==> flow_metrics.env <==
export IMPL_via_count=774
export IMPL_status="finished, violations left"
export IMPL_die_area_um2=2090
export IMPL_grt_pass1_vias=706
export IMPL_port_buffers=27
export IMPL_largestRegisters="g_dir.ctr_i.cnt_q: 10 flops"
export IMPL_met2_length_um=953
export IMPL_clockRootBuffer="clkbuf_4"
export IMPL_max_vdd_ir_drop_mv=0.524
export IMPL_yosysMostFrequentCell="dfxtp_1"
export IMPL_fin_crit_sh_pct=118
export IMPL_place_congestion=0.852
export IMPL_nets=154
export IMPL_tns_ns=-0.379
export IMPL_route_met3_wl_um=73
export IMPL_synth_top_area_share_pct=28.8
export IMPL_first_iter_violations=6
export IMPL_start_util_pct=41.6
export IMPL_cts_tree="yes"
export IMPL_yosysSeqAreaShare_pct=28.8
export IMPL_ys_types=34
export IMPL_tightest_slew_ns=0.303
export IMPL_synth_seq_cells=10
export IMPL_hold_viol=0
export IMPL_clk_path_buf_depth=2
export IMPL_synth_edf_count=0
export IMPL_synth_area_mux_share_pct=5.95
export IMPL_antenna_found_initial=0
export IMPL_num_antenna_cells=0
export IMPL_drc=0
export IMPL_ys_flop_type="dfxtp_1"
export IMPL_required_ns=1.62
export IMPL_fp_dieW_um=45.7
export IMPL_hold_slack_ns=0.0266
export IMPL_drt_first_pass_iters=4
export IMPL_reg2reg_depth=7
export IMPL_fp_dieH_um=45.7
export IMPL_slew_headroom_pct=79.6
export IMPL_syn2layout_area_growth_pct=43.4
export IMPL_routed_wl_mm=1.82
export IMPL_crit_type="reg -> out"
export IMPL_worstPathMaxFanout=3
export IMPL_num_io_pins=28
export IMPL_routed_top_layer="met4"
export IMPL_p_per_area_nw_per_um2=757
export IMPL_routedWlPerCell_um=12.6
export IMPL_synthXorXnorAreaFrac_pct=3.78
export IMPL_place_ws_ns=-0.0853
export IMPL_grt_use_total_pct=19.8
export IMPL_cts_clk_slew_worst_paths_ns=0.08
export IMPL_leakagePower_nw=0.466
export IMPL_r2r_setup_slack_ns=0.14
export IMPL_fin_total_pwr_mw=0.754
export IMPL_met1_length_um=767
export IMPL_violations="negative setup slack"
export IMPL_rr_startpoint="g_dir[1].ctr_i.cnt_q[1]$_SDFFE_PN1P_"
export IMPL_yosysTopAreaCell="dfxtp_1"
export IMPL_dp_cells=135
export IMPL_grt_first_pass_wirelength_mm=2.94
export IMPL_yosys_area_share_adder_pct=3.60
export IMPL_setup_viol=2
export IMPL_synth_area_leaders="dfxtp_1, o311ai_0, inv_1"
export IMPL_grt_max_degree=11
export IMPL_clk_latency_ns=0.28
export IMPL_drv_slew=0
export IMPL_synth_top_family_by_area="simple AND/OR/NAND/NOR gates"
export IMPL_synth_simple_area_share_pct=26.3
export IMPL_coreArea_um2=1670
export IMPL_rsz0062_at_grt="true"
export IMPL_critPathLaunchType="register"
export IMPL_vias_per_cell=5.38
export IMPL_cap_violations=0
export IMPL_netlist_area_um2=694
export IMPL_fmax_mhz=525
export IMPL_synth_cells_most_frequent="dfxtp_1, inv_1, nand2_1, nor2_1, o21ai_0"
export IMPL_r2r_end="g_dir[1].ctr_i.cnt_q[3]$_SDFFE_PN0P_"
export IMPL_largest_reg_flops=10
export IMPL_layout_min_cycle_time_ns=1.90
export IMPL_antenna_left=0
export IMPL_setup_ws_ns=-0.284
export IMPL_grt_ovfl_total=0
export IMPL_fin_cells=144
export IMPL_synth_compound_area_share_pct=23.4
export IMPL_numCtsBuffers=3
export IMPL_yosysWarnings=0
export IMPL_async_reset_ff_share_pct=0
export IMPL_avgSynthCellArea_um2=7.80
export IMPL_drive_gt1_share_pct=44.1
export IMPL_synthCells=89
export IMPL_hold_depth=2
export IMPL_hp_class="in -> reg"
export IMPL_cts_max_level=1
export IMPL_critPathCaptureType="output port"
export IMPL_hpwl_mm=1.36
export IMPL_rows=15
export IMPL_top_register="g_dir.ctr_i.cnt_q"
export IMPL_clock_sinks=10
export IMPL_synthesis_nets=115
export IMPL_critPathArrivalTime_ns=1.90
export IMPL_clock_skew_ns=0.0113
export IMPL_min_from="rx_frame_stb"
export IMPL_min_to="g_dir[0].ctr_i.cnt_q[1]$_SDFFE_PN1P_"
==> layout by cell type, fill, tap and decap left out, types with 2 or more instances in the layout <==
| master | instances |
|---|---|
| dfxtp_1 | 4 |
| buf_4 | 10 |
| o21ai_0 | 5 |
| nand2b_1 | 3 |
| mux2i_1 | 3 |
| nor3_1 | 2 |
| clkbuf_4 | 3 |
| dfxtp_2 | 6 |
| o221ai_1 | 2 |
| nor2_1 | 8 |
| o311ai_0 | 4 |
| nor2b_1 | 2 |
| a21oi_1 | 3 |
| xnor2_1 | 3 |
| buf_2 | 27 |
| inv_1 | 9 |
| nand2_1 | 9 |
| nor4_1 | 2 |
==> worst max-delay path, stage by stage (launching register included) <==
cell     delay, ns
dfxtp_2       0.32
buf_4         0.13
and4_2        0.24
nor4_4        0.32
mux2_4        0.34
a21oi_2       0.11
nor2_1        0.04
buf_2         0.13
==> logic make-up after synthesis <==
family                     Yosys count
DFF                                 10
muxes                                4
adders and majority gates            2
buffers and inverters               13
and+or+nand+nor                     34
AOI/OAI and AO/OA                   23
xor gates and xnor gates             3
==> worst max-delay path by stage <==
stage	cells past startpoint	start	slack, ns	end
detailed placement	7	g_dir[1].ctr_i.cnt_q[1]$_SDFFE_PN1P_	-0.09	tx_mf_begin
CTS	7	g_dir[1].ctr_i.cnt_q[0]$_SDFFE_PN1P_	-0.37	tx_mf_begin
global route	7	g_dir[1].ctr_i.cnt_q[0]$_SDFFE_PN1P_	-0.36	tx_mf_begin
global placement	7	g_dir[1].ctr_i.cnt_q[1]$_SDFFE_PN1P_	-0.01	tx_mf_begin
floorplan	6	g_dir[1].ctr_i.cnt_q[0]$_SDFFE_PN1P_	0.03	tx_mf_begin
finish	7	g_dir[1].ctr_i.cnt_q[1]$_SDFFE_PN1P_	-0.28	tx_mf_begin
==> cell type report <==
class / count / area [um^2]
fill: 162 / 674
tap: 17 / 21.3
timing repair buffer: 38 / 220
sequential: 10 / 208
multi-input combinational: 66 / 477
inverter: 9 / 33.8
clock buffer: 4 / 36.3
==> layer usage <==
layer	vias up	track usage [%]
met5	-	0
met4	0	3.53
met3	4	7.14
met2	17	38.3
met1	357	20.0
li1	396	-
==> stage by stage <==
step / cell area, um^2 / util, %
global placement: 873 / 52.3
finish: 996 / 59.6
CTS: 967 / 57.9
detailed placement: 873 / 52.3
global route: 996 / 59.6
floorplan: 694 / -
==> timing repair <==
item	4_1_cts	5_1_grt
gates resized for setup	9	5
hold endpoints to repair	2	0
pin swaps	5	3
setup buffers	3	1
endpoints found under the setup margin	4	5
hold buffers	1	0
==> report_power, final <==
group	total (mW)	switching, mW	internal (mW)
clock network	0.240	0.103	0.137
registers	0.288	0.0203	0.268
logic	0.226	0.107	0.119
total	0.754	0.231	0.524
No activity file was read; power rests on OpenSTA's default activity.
**src/rtl/rpfd_pkg.sv**
```systemverilog
package rpfd_pkg;

    localparam int unsigned NUM_CLKS = 2;

    // Rising-edge flags for the two compared clocks
    typedef struct packed {
        logic wclk;
        logic rclk;
    } pair_t;

    // Shared latch state: at most one side pending
    typedef enum logic [1:0] {
        PD_IDLE = 2'b00,
        PD_UP   = 2'b01,
        PD_DN   = 2'b10
    } pd_state_e;

    // An edge first cancels the opposite pending pulse, otherwise sets its own
    function automatic pd_state_e pd_next(pd_state_e cur, pair_t rise);
        pd_state_e nxt;
        nxt = cur;
        if (rise.wclk && rise.rclk) begin
            nxt = PD_IDLE;
        end else if (rise.wclk) begin
            nxt = (cur == PD_DN) ? PD_IDLE : PD_UP;
        end else if (rise.rclk) begin
            nxt = (cur == PD_UP) ? PD_IDLE : PD_DN;
        end
        return nxt;
    endfunction

endpackage

```
**src/rtl/rpfd_sync.sv**
```systemverilog
module rpfd_sync #(
    parameter int unsigned N      = 2,
    parameter int unsigned STAGES = 2
) (
    input  logic         clk,
    input  logic         rst,
    input  logic [N-1:0] din,
    output logic [N-1:0] rise
);
    localparam int unsigned LAST = STAGES - 1;

    logic [STAGES-1:0][N-1:0] stg;
    logic [N-1:0]             prev;

    always_ff @(posedge clk) begin
        if (rst) begin
            stg  <= '0;
            prev <= '0;
        end else begin
            stg  <= {stg[STAGES-2:0], din};
            prev <= stg[LAST];
        end
    end

    assign rise = stg[LAST] & ~prev;

    generate
        for (genvar i = 0; i < N; i++) begin : g_chk
            // only a low-to-high change yields an edge, one cycle long
            p_rise_single_r5: assert property (@(posedge clk) disable iff (rst)
                rise[i] |=> !rise[i]);
        end
    endgenerate

endmodule

```
**src/rtl/rpfd_latch.sv**
```systemverilog
module rpfd_latch
    import rpfd_pkg::*;
(
    input  logic  clk,
    input  logic  rst,
    input  pair_t rise,
    output logic  up_o,
    output logic  dn_o
);
    pd_state_e state;

    always_ff @(posedge clk) begin
        if (rst) state <= PD_IDLE;
        else     state <= pd_next(state, rise);
    end

    assign up_o = (state == PD_UP);
    assign dn_o = (state == PD_DN);

    p_no_overlap_r6: assert property (@(posedge clk) disable iff (rst)
        !(up_o && dn_o));
    p_up_set_r2: assert property (@(posedge clk) disable iff (rst)
        (rise.wclk && !rise.rclk && !dn_o) |=> up_o);
    p_dn_set_r3: assert property (@(posedge clk) disable iff (rst)
        (rise.rclk && !rise.wclk && !up_o) |=> dn_o);
    p_pair_clear_r6: assert property (@(posedge clk) disable iff (rst)
        (rise.rclk && !rise.wclk && up_o) |=> (!up_o && !dn_o));
    p_coincident_r4: assert property (@(posedge clk) disable iff (rst)
        (rise.wclk && rise.rclk) |=> (!up_o && !dn_o));
    p_hold_r8: assert property (@(posedge clk) disable iff (rst)
        (!rise.wclk && !rise.rclk) |=> ($stable(up_o) && $stable(dn_o)));

endmodule

```
**src/rtl/rise_pfd.sv**
```systemverilog
module rise_pfd
    import rpfd_pkg::*;
#(
    parameter int unsigned SYNC_STAGES = 2
) (
    input  logic clk,
    input  logic rst,
    input  logic wclk_i,
    input  logic rclk_i,
    output logic up_o,
    output logic dn_o
);
    logic [NUM_CLKS-1:0] rise_vec;
    pair_t               rise;

    rpfd_sync #(
        .N      (NUM_CLKS),
        .STAGES (SYNC_STAGES)
    ) u_sync (
        .clk  (clk),
        .rst  (rst),
        .din  ({wclk_i, rclk_i}),
        .rise (rise_vec)
    );

    assign rise = pair_t'(rise_vec);

    rpfd_latch u_latch (
        .clk  (clk),
        .rst  (rst),
        .rise (rise),
        .up_o (up_o),
        .dn_o (dn_o)
    );

    // reset leaves both outputs low after the edge
    p_reset_low_r1: assert property (@(posedge clk)
        rst |=> (!up_o && !dn_o));

endmodule

```
**config.mk**
```make
export PLATFORM = sky130hd
export DESIGN_NAME = rise_pfd
export DESIGN_NICKNAME = d
export VERILOG_FILES = /design/src/rtl/rpfd_pkg.sv /design/src/rtl/rpfd_sync.sv /design/src/rtl/rpfd_latch.sv /design/src/rtl/rise_pfd.sv
export SDC_FILE = /design/constraint.sdc
export NUM_CORES = 1
export LEC_CHECK = 0
export ABC_AREA = 0
export BUFFER_PORTS_ARGS = -buffer_cell sky130_fd_sc_hd__buf_2
export CORE_AREA = 4 4 41 43
export DETAILED_ROUTE_END_ITERATION = 10
export DIE_AREA = 0 0 45 47
export PLACE_DENSITY = 0.46
export SLEW_MARGIN = 20
export SYNTH_ARGS = -nofsm -noshare
export SYNTH_HDL_FRONTEND = slang
export SYNTH_SLANG_ARGS = --single-unit
```
**constraint.sdc**
```tcl
create_clock -name clk -period 2.5 [get_ports clk]
set_input_delay 0.25 -clock clk [delete_from_list [all_inputs] [get_ports clk]]
set_output_delay 0.25 -clock clk [all_outputs]
set_load 0.1 [all_outputs]
```
Word level (Yosys, flattened, before mapping)
Cells that the tools add are included.
{ "word_totals": {"register_bits": 8, "in_bits": 4, "out_inout_bits": 2, "word_cells": 15} }
{ "classes": {"eq_ne": 2, "mux": 4, "bitwise": 2, "reduce_logical": 3} }
{ "ops": {"columns": ["op", "count"], "rows": [
  ["2-to-1 mux 2 bit", 3],
  ["bitwise AND 2 bit", 1],
  ["== test 2 x 1 -> 1 bit, second input constant", 1],
  ["== test 2 bit, second input constant", 1],
  ["inverter 2 bit", 1],
  ["nonzero test 2 bit", 1],
  ["OR reduction 2 bit", 1],
  ["logical AND 1 bit", 1],
  ["2-to-1 mux 1 bit", 1]
]} }

Longest topological paths before layout
Gate-level depths: netlist (run 1).
{ "depth": {"word_depth": 4, "depth_mapped": 2, "ltp_nobuf": 2} }

Modules after synthesis
A second synthesis (run 1) with hierarchy kept.
{ "unflattened": {"cells_unflattened": 24, "hier_area_um2": 260.2} }
{ "modules_own_cells": {"columns": ["mod", "instances", "cells_each", "area_each_um2", "seq_area_each_um2"], "rows": [
  ["rpfd_sync", 1, 14, 170.2, 120.1],
  ["rpfd_latch", 1, 10, 90.1, 40.0]
]} }

Worst setup path before layout (run 1)
No wires, ideal clock.
{ "synth_path": {"path_kind": "reg2out", "start": "reg u_latch.state[1]", "end": "out dn_o", "arrival_time_ps": 1628, "t_required_ps": 2250, "setup_slack_ps": 622, "path_stages_with_launch": 3, "path_buffers": 0, "path_cell_list": "dfxtp_1 inv_1 nor2_1"} }
{ "synth_via": {"elab_chain_len": 1} }
{ "synth_lines": {"columns": ["element", "line", "rtl"], "rows": [
  ["start, declared", "rpfd_latch.sv:10", "pd_state_e state;"],
  ["start signal, assigned", "rpfd_latch.sv:14", "else state <= pd_next(state, rise);"],
  ["== test 2 bit", "rpfd_latch.sv:18", "assign dn_o = (state == PD_DN);"],
  ["end, declared", "rise_pfd.sv:11", "output logic dn_o"]
]} }
Every way passes these cells.

Worst setup path in the final report (run 1)
Ends and elaborated chain as after synthesis.

==> results of run 1 <==
## where the power goes
group,internal (mW),switching (mW)
clock,0.0546,0.0386
sequential,0.133,0.00235
combinational,0.00694,0.0167
total,0.195,0.0577
## sequential cells by signal (all words and copies together) (netlist names)
register	flops
u_latch.state	2
u_sync.prev	2
u_sync.stg	4
## cells by family after synthesis
| logic type | after synthesis | share of synthesized area |
|---|---|---|
| flops | 8 | 0.627 |
| compound gates | 2 | 0.0686 |
| simple gates | 10 | 0.245 |
| buf+inv | 4 | 0.0588 |
## worst register-to-register path: stages (launching register included)
cell	delay [ps]
dfxtp_1	310
or3b_1	370
a221oi_1	230
## routing by layer
metal,global-route usage,vias up
li1,-,92
met1,0.0506,72
met2,0.0508,6
met3,0.0268,0
met4,0.0702,0
met5,0,-
## cell type report
cell class / instances / share of cell area
flip-flops and latches: 8 / 0.498
well taps: 15 / 0.0584
clock buffers: 3 / 0.0700
multi-input cells: 12 / 0.249
inverters: 4 / 0.0467
repair buffers: 5 / 0.0778
## worst paths after layout
kind	startpoint	end	slack (ps)	cells past startpoint
min reg2reg	u_sync.stg[1]	u_sync.stg[3]	430	1
max	u_latch.state[1]	dn_o	1090	3
min	rclk_i	u_sync.stg[0]	210	2
max reg2reg	u_latch.state[0]	u_latch.state[1]	1490	2
## cell usage after synthesis
cell type,number
a221oi_1,2
or3b_1,2
dfxtp_1,8
nor2b_1,6
inv_1,4
nor2_1,2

######

— Instructions for the task —
Copy all lines of the material above where the string "timing" occurs.

— Response area —
timing repair buffer: 38 / 220
==> timing repair <==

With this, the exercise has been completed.